#### INPUT RECORDS
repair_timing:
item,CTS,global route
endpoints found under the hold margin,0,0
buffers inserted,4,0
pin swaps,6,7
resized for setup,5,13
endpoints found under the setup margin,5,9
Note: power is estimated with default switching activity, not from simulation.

* * *

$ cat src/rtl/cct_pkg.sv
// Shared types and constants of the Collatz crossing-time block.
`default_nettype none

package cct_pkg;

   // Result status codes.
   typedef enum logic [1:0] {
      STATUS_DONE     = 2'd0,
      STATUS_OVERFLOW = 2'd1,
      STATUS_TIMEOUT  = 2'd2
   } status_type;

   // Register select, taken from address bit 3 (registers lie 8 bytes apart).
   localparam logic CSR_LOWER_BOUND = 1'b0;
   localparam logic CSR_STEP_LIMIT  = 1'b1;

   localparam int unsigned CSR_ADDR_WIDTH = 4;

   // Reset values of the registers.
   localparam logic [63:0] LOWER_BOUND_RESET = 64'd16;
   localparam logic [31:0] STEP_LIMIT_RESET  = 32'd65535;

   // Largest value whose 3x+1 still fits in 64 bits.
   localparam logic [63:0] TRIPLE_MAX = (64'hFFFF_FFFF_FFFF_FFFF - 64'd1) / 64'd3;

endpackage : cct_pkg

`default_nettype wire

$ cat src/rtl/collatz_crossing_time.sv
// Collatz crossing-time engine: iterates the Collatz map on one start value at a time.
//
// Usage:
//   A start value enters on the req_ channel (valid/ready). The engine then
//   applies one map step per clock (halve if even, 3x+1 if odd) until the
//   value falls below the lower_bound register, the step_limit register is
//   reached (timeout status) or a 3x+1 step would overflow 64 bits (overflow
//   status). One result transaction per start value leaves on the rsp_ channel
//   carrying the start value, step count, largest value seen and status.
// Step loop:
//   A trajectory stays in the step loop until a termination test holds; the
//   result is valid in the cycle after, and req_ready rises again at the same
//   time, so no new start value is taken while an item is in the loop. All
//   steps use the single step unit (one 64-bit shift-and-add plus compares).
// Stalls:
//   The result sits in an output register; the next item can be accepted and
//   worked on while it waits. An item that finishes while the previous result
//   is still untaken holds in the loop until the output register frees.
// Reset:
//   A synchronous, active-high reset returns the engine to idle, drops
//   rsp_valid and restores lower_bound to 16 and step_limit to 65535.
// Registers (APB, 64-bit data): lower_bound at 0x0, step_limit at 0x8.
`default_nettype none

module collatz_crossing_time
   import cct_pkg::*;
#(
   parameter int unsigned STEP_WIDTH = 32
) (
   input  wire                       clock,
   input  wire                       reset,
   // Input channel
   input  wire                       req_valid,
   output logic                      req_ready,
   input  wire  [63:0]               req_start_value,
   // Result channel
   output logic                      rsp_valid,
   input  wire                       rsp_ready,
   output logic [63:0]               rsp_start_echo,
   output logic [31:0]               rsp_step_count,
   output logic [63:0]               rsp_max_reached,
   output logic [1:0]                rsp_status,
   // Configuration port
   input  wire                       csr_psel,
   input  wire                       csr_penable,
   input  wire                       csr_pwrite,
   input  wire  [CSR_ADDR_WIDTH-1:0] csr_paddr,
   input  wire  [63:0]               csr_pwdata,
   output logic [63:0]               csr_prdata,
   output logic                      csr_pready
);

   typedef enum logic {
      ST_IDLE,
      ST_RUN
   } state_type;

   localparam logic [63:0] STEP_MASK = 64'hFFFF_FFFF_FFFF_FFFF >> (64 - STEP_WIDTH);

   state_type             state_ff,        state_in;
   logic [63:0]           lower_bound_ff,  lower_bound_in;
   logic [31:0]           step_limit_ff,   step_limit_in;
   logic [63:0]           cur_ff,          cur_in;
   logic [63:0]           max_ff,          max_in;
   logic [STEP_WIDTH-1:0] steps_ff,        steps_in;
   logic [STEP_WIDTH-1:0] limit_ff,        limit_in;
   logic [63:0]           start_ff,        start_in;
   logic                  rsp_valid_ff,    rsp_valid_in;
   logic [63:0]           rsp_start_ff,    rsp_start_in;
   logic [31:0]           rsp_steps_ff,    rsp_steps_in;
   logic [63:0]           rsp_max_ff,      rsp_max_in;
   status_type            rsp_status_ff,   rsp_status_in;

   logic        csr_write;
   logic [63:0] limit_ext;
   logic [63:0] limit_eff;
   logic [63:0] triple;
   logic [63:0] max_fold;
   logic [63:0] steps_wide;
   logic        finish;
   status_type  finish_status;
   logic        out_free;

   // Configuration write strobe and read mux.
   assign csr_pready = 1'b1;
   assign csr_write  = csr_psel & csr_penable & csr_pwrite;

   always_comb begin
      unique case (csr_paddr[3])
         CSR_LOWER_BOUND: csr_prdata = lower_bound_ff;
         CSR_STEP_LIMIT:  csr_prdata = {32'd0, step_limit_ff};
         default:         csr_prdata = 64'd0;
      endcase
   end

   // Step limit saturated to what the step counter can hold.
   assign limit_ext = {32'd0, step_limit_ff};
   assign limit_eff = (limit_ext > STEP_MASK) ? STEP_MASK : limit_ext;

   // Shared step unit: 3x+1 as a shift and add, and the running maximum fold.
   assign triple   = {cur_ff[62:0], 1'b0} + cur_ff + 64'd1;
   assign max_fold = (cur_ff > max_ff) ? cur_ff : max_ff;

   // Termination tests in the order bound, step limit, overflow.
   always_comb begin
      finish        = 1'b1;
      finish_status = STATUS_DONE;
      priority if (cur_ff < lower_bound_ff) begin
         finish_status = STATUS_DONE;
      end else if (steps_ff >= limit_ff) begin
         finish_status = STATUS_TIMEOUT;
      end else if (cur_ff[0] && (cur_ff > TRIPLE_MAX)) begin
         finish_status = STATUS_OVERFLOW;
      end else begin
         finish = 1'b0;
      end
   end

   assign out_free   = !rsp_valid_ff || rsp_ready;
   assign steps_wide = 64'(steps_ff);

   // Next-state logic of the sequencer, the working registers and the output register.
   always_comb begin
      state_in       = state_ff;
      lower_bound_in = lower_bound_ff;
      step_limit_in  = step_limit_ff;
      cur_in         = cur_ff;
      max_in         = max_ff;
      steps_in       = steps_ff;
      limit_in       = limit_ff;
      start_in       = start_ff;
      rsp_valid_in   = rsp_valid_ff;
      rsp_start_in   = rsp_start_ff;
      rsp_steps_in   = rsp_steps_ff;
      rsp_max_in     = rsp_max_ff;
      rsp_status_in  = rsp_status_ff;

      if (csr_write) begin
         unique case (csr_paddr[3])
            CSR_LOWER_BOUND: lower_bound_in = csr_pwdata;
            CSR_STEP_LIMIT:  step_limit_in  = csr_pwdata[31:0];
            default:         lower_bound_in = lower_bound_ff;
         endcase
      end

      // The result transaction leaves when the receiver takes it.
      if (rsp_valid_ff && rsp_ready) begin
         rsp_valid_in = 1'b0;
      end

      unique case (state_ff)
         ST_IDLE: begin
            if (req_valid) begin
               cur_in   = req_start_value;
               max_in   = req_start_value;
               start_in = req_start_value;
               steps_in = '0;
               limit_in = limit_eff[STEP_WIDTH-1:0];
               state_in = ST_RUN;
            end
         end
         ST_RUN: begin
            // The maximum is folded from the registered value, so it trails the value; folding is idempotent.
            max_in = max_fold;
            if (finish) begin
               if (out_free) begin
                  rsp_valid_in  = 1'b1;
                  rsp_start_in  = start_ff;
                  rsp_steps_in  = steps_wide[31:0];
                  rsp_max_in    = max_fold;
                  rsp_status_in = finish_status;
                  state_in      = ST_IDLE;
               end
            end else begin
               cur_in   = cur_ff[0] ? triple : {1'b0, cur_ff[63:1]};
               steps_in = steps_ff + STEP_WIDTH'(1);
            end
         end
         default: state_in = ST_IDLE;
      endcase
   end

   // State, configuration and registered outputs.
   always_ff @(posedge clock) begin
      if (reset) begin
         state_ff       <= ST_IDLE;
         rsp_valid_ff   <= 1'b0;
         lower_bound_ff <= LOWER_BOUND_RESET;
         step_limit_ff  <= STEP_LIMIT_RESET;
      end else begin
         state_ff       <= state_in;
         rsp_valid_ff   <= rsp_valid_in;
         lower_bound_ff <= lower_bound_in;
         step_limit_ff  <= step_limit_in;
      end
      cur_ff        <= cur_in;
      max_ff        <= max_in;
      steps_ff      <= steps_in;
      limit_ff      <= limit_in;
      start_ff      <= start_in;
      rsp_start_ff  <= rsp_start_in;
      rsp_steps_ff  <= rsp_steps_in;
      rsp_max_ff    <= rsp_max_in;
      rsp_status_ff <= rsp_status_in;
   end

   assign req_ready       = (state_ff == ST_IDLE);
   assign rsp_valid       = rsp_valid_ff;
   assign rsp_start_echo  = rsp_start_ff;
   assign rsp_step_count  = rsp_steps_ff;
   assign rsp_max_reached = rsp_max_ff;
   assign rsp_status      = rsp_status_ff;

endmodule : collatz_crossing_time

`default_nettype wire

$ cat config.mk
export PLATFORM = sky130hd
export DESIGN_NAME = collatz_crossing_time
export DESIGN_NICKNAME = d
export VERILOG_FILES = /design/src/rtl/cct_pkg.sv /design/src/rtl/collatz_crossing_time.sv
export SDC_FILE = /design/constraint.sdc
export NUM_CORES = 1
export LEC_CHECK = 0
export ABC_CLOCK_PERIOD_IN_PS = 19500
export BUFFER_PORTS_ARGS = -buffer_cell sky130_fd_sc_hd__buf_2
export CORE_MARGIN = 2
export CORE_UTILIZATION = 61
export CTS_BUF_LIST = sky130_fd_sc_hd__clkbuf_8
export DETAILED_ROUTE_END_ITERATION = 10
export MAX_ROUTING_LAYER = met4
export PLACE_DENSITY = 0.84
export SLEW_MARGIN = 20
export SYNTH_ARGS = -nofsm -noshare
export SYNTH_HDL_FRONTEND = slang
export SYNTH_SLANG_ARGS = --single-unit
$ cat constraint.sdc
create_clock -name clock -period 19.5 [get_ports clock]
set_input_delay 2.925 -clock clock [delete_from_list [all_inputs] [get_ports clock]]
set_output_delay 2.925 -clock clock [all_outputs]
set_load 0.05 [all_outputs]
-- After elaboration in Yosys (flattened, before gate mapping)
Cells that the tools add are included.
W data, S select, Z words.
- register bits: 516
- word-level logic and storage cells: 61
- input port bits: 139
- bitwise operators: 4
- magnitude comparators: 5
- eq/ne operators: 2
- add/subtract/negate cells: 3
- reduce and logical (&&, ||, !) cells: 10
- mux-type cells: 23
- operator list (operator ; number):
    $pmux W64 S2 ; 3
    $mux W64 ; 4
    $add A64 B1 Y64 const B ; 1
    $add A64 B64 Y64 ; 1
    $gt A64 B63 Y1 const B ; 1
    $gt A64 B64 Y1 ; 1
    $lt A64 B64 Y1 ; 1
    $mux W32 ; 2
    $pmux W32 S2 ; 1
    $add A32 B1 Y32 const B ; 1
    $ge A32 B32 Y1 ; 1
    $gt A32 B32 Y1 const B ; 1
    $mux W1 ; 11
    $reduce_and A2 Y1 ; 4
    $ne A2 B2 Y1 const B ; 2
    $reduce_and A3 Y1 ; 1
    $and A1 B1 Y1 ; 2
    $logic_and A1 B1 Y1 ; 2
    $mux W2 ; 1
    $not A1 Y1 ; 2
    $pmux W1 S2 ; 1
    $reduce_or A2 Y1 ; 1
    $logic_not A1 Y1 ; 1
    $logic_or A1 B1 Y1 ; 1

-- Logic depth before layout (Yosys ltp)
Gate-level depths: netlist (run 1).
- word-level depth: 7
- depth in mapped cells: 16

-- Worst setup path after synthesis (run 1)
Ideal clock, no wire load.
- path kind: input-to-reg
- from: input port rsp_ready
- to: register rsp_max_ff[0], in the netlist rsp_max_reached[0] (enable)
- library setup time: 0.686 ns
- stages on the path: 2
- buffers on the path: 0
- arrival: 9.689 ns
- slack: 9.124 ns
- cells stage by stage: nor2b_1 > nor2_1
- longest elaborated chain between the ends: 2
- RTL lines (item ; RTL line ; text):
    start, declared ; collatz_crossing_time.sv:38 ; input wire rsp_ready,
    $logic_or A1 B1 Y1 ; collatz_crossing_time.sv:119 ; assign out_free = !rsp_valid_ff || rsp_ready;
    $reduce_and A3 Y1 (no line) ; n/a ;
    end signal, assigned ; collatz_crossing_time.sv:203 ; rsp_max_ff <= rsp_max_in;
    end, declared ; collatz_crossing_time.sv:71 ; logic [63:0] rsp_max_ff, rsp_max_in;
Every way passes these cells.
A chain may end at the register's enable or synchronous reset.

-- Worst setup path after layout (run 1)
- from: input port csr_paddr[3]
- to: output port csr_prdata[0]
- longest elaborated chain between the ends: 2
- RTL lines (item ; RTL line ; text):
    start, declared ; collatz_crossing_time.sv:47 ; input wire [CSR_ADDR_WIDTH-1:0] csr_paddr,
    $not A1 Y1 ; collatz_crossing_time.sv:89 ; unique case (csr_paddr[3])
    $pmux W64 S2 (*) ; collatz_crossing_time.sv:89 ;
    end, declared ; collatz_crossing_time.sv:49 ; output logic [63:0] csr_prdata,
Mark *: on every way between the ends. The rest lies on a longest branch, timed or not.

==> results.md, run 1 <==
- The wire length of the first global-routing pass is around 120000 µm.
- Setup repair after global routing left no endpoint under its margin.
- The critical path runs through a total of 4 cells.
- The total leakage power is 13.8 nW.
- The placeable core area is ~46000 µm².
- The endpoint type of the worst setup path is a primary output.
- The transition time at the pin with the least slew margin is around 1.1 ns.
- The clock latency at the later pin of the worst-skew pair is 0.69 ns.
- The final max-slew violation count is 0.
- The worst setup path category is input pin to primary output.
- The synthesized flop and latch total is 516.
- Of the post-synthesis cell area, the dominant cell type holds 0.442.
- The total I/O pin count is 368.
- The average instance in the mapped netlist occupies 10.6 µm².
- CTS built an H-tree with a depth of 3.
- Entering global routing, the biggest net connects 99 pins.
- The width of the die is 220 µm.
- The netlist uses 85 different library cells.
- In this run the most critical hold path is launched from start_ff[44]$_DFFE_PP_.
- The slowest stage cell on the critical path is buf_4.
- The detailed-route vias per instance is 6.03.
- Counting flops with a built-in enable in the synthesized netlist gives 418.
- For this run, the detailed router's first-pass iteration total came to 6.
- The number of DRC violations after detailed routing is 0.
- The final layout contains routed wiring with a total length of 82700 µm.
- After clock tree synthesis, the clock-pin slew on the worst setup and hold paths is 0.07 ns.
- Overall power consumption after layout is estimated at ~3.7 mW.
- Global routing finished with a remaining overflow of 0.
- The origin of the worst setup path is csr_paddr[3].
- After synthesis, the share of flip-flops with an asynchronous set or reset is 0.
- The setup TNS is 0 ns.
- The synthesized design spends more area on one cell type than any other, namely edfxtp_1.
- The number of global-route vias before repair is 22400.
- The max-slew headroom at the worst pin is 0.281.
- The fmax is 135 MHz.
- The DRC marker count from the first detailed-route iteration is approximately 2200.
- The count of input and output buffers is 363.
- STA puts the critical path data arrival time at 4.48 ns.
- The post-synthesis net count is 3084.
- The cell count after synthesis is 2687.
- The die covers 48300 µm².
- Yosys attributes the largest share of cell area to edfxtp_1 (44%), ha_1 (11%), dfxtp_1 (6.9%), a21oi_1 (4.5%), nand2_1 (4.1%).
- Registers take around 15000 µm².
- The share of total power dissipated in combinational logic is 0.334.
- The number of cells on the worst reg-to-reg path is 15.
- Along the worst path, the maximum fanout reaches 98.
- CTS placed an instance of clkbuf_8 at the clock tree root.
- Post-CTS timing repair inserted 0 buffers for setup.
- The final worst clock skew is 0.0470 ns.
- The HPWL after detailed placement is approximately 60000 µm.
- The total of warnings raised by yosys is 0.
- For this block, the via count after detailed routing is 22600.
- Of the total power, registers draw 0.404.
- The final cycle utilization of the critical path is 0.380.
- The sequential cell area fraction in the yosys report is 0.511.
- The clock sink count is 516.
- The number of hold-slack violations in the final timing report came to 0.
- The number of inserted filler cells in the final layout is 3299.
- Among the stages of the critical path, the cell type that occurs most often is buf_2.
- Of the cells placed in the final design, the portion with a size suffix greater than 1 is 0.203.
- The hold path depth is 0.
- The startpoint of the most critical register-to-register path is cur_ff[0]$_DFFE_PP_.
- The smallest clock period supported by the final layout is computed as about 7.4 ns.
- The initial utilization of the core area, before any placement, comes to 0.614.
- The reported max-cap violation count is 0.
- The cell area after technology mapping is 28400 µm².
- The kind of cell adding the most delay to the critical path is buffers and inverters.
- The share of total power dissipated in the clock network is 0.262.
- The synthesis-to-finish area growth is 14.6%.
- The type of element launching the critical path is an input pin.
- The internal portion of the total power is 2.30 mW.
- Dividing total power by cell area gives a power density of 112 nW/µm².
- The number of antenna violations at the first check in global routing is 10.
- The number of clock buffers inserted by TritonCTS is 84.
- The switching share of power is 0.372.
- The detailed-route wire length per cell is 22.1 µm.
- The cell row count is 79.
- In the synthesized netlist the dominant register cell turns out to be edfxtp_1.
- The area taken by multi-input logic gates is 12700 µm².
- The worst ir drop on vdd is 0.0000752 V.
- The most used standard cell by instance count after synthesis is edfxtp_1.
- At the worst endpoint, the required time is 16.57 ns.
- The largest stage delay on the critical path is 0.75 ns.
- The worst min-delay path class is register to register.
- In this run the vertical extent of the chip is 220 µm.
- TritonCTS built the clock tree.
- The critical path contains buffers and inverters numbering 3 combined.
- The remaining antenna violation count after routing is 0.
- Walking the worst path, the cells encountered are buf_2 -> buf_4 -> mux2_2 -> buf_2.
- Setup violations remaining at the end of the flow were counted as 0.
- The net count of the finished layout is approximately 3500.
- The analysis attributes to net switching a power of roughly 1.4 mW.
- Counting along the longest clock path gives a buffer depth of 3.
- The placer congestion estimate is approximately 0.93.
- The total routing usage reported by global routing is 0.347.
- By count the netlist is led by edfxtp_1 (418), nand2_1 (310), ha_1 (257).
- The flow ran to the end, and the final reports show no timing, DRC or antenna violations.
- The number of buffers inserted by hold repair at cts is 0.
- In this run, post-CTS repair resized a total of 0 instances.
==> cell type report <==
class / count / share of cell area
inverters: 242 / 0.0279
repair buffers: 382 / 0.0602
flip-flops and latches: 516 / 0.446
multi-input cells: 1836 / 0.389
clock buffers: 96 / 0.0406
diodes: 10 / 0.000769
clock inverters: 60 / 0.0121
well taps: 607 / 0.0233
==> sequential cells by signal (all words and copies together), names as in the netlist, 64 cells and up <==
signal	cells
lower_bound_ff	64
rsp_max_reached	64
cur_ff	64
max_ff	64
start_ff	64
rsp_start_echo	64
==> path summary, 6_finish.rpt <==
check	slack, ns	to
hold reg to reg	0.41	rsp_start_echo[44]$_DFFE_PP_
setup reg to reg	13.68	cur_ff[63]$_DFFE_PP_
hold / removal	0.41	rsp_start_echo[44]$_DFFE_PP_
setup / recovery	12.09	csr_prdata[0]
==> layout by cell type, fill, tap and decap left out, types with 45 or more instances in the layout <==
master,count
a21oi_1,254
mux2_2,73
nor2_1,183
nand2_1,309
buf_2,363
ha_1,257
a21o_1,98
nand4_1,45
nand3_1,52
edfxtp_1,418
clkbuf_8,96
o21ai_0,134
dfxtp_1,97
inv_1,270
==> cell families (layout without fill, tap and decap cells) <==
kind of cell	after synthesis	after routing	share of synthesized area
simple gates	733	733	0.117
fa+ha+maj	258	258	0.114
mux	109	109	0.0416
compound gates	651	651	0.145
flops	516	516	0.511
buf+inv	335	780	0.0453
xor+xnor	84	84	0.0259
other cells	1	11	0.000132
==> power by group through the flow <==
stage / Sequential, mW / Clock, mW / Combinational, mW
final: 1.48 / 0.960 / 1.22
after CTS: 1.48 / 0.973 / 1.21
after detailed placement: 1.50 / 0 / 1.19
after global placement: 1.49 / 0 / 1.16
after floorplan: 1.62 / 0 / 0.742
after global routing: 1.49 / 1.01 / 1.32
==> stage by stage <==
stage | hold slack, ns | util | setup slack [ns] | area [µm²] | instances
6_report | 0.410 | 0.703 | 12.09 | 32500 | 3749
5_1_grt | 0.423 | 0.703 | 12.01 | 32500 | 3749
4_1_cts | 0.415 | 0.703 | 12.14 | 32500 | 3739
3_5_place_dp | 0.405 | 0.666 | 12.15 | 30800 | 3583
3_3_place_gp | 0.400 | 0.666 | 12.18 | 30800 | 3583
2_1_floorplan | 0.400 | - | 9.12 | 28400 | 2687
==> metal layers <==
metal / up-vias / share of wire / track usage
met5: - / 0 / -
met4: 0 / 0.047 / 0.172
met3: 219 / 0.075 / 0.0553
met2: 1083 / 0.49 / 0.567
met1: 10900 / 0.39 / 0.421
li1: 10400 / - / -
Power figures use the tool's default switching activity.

#### DIRECTIONS
The response should hold exactly the lines starting at the line with "endpoints found under the setup margin,5,9" and ending at the line with "Note: power is", and no other line of the material above.

#### WRITTEN SOLUTION
endpoints found under the setup margin,5,9
Note: power is estimated with default switching activity, not from simulation.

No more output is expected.